RECORDS PROVIDED:

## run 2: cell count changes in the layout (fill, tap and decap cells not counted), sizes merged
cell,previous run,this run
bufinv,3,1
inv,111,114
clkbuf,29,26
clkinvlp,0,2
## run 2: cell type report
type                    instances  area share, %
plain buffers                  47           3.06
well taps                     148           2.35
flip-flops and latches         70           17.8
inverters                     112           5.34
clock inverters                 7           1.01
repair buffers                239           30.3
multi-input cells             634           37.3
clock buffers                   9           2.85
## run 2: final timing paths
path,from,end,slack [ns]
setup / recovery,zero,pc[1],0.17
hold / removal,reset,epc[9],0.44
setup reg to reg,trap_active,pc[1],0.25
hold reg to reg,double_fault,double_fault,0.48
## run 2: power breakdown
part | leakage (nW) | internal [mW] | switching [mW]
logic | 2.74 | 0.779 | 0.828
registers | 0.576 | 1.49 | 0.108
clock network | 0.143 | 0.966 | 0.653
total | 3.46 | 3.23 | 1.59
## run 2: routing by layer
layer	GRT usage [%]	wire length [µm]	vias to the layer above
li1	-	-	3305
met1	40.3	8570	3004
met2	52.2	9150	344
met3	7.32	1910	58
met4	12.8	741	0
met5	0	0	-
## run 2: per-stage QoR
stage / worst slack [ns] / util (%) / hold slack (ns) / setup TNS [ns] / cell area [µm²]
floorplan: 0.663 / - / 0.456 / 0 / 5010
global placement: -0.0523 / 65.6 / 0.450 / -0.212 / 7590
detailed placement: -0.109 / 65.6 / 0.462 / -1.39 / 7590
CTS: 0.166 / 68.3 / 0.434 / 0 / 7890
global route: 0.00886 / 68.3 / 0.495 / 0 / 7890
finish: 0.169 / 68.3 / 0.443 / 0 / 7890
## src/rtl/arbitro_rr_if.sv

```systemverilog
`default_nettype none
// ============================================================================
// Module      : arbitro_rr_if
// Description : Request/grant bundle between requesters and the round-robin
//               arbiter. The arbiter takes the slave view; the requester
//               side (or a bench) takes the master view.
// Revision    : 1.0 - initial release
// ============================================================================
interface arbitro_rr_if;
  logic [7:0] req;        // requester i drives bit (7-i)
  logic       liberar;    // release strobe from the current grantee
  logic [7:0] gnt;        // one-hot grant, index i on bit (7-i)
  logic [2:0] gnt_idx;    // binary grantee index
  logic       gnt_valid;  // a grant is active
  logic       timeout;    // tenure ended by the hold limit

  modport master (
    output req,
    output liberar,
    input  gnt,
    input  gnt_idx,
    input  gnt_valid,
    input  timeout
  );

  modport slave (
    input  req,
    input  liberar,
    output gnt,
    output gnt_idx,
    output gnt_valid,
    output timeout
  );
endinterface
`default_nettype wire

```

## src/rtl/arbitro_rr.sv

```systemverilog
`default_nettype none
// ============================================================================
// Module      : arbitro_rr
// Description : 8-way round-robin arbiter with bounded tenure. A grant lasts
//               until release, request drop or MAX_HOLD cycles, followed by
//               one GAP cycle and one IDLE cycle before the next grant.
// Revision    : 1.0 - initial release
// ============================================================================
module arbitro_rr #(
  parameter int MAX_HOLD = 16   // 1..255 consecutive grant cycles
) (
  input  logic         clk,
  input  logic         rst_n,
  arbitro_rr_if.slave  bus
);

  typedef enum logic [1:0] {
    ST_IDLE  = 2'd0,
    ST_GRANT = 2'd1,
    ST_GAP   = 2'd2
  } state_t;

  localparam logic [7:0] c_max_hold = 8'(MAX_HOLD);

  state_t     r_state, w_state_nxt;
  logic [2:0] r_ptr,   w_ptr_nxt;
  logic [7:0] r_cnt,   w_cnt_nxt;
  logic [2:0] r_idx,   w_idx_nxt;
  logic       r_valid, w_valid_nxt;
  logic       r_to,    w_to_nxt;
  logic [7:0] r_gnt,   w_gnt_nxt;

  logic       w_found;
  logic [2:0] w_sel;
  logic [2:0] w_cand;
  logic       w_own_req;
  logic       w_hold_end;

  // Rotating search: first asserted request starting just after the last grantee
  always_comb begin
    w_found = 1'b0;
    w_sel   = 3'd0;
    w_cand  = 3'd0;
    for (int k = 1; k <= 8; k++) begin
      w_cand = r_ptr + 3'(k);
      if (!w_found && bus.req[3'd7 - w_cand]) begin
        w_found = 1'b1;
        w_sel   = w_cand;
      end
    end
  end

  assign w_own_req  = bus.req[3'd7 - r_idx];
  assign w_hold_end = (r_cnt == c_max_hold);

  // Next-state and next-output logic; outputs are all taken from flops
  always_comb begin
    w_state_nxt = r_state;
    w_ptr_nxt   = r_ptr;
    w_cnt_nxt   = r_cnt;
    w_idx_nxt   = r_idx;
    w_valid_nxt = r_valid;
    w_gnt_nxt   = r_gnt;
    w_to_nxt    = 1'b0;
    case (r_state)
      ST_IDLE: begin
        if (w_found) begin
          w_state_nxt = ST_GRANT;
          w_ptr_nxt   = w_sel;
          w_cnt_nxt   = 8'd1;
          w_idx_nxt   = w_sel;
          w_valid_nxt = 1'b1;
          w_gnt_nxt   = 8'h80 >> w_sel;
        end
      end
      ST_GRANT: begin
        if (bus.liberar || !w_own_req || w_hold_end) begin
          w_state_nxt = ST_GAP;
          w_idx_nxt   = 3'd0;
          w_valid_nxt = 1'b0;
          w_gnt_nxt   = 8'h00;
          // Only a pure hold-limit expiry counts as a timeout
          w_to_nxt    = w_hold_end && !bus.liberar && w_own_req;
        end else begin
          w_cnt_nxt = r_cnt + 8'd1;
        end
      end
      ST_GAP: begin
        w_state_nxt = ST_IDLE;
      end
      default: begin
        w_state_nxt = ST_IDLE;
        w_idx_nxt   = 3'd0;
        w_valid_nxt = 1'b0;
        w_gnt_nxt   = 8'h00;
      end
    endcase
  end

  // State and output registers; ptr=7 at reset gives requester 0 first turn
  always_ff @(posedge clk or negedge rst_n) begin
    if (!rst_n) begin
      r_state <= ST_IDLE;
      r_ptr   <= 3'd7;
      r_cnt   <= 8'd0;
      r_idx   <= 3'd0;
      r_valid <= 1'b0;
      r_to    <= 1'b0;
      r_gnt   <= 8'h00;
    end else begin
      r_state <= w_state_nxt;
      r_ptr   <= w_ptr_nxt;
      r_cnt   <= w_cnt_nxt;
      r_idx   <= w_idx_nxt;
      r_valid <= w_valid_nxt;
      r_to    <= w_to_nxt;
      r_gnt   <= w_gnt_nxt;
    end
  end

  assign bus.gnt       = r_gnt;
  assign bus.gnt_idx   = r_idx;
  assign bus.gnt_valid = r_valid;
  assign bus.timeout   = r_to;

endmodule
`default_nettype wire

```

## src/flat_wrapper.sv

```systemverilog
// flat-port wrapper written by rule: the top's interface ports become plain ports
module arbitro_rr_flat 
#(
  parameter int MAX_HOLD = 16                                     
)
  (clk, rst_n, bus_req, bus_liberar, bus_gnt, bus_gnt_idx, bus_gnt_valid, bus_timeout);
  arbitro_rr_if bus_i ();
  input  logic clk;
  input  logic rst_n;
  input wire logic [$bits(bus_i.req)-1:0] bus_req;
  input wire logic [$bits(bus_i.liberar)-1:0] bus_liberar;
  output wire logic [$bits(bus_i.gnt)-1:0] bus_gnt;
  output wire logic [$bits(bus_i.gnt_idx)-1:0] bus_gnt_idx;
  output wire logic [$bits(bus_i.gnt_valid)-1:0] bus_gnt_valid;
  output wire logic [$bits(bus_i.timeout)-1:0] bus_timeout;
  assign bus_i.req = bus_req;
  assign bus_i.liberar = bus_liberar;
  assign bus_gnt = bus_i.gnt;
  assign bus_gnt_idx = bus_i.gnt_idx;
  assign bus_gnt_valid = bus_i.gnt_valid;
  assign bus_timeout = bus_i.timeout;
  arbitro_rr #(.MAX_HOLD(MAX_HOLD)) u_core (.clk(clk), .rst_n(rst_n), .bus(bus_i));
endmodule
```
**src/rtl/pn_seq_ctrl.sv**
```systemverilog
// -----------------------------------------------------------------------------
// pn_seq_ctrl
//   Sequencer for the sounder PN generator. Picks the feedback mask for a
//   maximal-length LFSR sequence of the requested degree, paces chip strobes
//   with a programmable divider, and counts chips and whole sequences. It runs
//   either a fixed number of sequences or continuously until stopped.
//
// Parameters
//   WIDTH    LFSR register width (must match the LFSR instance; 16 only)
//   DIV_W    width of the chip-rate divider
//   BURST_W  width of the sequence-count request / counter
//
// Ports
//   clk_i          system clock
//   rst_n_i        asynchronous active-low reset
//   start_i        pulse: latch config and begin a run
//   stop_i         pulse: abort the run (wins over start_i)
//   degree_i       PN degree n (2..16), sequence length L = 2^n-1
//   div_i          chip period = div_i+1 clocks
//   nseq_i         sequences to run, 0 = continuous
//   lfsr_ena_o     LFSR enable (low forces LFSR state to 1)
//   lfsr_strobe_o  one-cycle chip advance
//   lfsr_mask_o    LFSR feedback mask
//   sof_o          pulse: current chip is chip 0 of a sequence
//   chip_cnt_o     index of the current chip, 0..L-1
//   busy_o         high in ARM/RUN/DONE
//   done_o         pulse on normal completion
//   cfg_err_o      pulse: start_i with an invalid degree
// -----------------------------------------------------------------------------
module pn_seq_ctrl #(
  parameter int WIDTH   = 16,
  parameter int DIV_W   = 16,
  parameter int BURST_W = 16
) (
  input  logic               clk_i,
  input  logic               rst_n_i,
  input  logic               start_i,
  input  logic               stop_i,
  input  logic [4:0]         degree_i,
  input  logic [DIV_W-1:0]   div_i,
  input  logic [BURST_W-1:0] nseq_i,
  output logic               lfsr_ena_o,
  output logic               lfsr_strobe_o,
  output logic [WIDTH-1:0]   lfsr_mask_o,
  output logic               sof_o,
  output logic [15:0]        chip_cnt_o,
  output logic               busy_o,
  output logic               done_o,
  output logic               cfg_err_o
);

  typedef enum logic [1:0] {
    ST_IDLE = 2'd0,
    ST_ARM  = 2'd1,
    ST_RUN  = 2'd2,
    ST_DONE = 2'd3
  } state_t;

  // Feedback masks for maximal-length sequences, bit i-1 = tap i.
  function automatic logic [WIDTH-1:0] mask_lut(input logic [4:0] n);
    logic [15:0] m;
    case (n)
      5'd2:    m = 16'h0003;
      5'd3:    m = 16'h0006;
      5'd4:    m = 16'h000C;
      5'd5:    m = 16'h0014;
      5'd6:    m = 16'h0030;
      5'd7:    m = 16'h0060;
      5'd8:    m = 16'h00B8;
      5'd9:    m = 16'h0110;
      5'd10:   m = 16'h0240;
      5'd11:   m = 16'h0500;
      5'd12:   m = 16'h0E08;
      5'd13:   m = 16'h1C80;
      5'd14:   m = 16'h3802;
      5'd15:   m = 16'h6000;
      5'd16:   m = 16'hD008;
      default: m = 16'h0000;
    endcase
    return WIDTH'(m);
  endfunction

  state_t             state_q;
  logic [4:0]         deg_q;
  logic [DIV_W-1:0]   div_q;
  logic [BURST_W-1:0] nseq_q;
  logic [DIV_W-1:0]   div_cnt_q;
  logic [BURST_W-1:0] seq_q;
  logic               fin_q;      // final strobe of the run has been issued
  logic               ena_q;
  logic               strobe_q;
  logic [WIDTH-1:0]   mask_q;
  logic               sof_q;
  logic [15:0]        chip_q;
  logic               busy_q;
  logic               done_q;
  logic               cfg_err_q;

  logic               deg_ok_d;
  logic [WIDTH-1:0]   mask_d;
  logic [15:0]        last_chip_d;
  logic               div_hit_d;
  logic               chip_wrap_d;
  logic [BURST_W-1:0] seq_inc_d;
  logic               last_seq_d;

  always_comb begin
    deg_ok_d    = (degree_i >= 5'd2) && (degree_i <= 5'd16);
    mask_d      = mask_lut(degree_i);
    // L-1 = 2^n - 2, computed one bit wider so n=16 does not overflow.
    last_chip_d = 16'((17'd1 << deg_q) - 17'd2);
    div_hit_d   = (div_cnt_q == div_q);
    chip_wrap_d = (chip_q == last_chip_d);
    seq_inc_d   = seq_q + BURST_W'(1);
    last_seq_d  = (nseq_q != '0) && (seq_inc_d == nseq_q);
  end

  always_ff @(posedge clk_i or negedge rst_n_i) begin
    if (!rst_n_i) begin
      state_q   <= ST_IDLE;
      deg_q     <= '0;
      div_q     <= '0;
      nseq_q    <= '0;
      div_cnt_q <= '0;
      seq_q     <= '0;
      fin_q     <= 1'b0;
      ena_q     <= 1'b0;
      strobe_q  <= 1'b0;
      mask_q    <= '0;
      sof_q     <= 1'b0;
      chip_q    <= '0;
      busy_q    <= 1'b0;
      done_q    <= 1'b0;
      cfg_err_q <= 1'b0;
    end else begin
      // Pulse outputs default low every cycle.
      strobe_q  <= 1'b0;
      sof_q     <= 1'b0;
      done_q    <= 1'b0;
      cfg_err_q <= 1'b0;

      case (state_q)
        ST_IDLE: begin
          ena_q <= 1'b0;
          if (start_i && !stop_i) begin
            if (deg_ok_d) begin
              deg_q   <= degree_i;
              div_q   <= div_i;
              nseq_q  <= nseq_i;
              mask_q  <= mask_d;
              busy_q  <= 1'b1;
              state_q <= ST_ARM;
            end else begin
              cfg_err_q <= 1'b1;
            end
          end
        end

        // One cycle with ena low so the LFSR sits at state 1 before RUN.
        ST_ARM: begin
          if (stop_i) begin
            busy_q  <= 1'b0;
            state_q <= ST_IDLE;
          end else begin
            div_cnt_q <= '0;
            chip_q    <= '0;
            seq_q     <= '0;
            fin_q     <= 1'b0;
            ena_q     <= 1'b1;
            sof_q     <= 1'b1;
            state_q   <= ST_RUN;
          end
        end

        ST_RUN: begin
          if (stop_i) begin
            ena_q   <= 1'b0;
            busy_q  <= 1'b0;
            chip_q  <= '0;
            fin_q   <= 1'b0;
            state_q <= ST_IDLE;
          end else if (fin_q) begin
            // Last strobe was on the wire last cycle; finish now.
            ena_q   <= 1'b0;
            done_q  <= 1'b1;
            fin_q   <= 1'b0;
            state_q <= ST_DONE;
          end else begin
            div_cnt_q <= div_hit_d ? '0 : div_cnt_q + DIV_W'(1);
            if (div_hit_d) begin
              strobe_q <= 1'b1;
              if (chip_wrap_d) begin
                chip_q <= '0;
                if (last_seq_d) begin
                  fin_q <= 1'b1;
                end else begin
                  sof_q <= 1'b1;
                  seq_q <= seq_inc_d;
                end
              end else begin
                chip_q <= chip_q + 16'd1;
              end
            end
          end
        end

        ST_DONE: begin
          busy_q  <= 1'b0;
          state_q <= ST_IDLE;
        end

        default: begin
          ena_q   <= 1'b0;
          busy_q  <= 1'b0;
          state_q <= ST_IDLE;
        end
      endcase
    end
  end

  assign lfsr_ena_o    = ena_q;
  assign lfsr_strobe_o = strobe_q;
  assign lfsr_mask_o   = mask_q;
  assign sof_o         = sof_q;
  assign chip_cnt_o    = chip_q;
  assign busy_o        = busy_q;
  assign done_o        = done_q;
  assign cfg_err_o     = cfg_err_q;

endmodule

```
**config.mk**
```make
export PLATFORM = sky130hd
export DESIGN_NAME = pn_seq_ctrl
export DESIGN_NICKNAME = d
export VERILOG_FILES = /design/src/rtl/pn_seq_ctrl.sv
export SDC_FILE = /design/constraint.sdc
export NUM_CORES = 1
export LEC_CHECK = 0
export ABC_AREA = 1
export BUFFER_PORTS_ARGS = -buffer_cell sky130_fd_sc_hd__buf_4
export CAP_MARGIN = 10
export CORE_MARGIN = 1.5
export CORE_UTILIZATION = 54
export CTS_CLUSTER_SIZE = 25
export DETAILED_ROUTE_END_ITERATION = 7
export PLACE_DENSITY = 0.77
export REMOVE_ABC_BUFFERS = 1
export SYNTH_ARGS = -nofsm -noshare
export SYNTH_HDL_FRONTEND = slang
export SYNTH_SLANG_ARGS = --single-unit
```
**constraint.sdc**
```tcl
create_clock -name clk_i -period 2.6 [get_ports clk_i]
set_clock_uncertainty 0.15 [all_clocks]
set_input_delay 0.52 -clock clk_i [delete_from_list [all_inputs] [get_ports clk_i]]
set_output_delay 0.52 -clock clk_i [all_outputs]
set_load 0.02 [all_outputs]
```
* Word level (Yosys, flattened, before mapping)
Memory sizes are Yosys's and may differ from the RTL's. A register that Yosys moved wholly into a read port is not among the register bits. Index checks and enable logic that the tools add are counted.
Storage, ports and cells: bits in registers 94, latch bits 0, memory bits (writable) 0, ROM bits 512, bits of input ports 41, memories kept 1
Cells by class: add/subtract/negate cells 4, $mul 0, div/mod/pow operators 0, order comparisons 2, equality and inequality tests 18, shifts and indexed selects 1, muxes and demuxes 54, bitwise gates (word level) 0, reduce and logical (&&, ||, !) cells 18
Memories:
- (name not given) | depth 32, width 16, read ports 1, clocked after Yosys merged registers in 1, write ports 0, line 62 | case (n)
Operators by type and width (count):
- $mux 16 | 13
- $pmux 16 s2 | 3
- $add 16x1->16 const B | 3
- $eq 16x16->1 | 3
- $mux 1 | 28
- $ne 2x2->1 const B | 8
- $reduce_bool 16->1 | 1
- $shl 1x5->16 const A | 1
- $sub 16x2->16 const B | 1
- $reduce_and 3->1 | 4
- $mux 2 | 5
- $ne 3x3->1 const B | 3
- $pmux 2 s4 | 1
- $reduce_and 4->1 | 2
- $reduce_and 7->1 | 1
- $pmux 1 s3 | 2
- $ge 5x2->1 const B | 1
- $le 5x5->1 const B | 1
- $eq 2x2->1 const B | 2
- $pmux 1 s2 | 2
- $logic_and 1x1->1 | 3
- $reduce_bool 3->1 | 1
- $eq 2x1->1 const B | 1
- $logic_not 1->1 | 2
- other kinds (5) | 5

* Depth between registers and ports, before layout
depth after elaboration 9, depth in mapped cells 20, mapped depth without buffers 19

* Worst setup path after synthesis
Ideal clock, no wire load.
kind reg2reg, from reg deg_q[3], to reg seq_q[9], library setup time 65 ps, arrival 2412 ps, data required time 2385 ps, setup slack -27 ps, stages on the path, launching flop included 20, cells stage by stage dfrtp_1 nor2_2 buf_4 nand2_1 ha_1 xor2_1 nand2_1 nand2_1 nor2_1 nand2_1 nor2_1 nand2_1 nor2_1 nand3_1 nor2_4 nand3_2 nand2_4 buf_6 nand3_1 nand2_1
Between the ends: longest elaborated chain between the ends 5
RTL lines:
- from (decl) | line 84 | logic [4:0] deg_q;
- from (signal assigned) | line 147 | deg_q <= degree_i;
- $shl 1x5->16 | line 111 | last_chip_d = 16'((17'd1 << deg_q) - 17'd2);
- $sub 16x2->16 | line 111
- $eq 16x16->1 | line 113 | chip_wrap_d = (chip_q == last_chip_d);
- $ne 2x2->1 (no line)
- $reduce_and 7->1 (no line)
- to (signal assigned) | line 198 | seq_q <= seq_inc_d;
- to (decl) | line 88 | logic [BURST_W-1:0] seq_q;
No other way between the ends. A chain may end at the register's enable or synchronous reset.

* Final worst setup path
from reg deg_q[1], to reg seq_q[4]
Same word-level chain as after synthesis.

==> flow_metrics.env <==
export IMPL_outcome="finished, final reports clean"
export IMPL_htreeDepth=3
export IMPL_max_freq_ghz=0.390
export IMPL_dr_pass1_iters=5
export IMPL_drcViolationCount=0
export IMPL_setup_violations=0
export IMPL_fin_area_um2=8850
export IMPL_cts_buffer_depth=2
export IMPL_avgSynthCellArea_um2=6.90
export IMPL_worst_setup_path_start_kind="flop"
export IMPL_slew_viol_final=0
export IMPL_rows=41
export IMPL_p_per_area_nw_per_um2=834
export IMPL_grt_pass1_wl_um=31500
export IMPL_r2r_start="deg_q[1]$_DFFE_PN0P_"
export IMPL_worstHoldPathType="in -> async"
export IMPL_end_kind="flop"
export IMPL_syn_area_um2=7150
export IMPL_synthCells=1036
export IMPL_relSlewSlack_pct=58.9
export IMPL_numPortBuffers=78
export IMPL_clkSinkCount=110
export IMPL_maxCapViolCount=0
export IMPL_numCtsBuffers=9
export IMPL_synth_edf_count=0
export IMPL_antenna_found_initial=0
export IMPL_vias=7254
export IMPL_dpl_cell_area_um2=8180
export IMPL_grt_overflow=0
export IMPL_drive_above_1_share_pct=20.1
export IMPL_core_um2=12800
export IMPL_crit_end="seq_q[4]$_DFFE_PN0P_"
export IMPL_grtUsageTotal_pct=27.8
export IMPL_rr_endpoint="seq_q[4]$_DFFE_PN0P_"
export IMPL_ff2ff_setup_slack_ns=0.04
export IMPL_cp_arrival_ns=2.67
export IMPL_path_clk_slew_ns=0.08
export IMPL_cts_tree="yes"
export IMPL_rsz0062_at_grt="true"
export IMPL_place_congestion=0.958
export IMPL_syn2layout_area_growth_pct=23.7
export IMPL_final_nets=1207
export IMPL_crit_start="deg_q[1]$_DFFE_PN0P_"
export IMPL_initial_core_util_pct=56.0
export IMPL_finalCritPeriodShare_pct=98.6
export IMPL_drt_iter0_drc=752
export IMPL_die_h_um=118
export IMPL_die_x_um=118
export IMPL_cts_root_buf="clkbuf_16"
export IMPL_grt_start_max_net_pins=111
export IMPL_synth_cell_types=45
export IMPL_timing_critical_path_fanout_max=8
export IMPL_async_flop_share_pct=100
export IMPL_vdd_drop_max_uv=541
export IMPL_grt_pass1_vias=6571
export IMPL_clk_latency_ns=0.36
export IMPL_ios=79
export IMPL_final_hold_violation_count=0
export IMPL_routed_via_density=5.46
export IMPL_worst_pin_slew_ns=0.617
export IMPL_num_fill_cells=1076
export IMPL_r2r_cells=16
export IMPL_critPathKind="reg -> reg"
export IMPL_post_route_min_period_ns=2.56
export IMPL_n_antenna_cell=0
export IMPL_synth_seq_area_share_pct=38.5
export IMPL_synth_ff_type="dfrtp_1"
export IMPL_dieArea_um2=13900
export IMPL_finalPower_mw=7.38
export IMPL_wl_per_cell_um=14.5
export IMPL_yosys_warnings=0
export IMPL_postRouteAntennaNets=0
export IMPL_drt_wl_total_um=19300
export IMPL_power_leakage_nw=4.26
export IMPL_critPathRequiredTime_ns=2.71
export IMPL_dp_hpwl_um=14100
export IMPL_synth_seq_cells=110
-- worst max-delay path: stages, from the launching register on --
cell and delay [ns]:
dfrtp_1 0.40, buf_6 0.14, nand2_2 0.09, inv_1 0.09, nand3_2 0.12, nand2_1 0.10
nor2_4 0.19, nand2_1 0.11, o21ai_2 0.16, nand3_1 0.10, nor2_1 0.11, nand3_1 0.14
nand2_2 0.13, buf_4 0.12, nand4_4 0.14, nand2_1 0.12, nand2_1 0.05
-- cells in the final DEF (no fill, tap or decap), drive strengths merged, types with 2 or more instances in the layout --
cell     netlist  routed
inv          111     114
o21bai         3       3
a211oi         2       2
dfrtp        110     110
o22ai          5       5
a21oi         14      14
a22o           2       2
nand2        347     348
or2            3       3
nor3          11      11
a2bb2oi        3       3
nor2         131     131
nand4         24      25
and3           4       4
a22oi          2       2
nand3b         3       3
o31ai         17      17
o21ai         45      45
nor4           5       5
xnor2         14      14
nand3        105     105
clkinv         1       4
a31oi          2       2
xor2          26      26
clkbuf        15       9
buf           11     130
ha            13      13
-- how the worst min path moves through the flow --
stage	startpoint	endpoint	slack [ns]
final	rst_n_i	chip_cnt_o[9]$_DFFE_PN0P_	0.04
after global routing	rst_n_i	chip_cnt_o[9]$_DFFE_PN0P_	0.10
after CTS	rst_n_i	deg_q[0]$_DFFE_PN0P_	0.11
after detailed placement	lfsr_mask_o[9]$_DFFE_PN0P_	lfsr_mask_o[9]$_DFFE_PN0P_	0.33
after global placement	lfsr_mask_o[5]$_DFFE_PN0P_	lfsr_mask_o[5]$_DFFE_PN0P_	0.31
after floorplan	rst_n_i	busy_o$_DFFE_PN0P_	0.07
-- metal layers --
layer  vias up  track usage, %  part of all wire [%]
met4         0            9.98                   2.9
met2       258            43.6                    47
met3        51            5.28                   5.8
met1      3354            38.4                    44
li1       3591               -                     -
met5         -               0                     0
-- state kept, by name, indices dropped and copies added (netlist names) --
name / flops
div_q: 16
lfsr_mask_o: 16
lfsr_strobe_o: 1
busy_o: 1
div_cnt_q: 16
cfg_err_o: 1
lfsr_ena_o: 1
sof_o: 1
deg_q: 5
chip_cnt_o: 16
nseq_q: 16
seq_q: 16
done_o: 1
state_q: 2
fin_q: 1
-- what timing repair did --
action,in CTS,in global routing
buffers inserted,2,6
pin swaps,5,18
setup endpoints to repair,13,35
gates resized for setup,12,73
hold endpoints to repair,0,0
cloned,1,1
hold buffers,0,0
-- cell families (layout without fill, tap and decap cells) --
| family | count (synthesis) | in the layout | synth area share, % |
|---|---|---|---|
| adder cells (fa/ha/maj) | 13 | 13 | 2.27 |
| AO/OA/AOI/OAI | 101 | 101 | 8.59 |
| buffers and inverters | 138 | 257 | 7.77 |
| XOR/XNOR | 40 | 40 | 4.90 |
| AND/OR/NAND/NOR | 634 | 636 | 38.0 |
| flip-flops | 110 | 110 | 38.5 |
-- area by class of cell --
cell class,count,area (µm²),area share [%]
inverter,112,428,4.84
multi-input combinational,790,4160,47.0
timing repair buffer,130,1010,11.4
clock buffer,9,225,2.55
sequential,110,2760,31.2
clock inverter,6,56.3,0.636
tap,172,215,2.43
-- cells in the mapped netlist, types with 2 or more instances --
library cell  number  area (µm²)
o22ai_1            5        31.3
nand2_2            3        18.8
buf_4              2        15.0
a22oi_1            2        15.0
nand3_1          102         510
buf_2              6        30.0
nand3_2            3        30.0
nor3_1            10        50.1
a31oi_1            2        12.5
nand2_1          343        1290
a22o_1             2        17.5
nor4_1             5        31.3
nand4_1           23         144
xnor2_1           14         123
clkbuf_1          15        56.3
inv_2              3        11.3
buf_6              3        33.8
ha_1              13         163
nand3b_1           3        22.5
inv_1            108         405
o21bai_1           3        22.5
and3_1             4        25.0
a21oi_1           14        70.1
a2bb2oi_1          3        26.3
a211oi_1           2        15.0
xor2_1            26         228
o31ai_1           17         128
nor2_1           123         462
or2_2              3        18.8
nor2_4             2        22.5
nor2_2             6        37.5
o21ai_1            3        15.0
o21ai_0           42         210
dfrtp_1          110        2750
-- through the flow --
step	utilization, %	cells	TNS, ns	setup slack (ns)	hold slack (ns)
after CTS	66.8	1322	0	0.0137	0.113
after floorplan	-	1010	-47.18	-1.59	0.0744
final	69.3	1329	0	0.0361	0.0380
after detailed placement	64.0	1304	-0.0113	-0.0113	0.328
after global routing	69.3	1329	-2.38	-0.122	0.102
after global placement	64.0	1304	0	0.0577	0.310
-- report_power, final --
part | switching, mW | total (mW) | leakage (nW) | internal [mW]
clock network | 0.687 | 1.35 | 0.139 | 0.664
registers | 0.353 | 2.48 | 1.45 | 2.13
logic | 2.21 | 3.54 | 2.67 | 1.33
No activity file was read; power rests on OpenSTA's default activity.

TO DO: Transcribe the listing above line for line, from the first line to the line containing "global route: 0.00886", inclusive, with no other lines.

SOLUTION TO THIS TASK:
## run 2: cell count changes in the layout (fill, tap and decap cells not counted), sizes merged
cell,previous run,this run
bufinv,3,1
inv,111,114
clkbuf,29,26
clkinvlp,0,2
## run 2: cell type report
type                    instances  area share, %
plain buffers                  47           3.06
well taps                     148           2.35
flip-flops and latches         70           17.8
inverters                     112           5.34
clock inverters                 7           1.01
repair buffers                239           30.3
multi-input cells             634           37.3
clock buffers                   9           2.85
## run 2: final timing paths
path,from,end,slack [ns]
setup / recovery,zero,pc[1],0.17
hold / removal,reset,epc[9],0.44
setup reg to reg,trap_active,pc[1],0.25
hold reg to reg,double_fault,double_fault,0.48
## run 2: power breakdown
part | leakage (nW) | internal [mW] | switching [mW]
logic | 2.74 | 0.779 | 0.828
registers | 0.576 | 1.49 | 0.108
clock network | 0.143 | 0.966 | 0.653
total | 3.46 | 3.23 | 1.59
## run 2: routing by layer
layer	GRT usage [%]	wire length [µm]	vias to the layer above
li1	-	-	3305
met1	40.3	8570	3004
met2	52.2	9150	344
met3	7.32	1910	58
met4	12.8	741	0
met5	0	0	-
## run 2: per-stage QoR
stage / worst slack [ns] / util (%) / hold slack (ns) / setup TNS [ns] / cell area [µm²]
floorplan: 0.663 / - / 0.456 / 0 / 5010
global placement: -0.0523 / 65.6 / 0.450 / -0.212 / 7590
detailed placement: -0.109 / 65.6 / 0.462 / -1.39 / 7590
CTS: 0.166 / 68.3 / 0.434 / 0 / 7890
global route: 0.00886 / 68.3 / 0.495 / 0 / 7890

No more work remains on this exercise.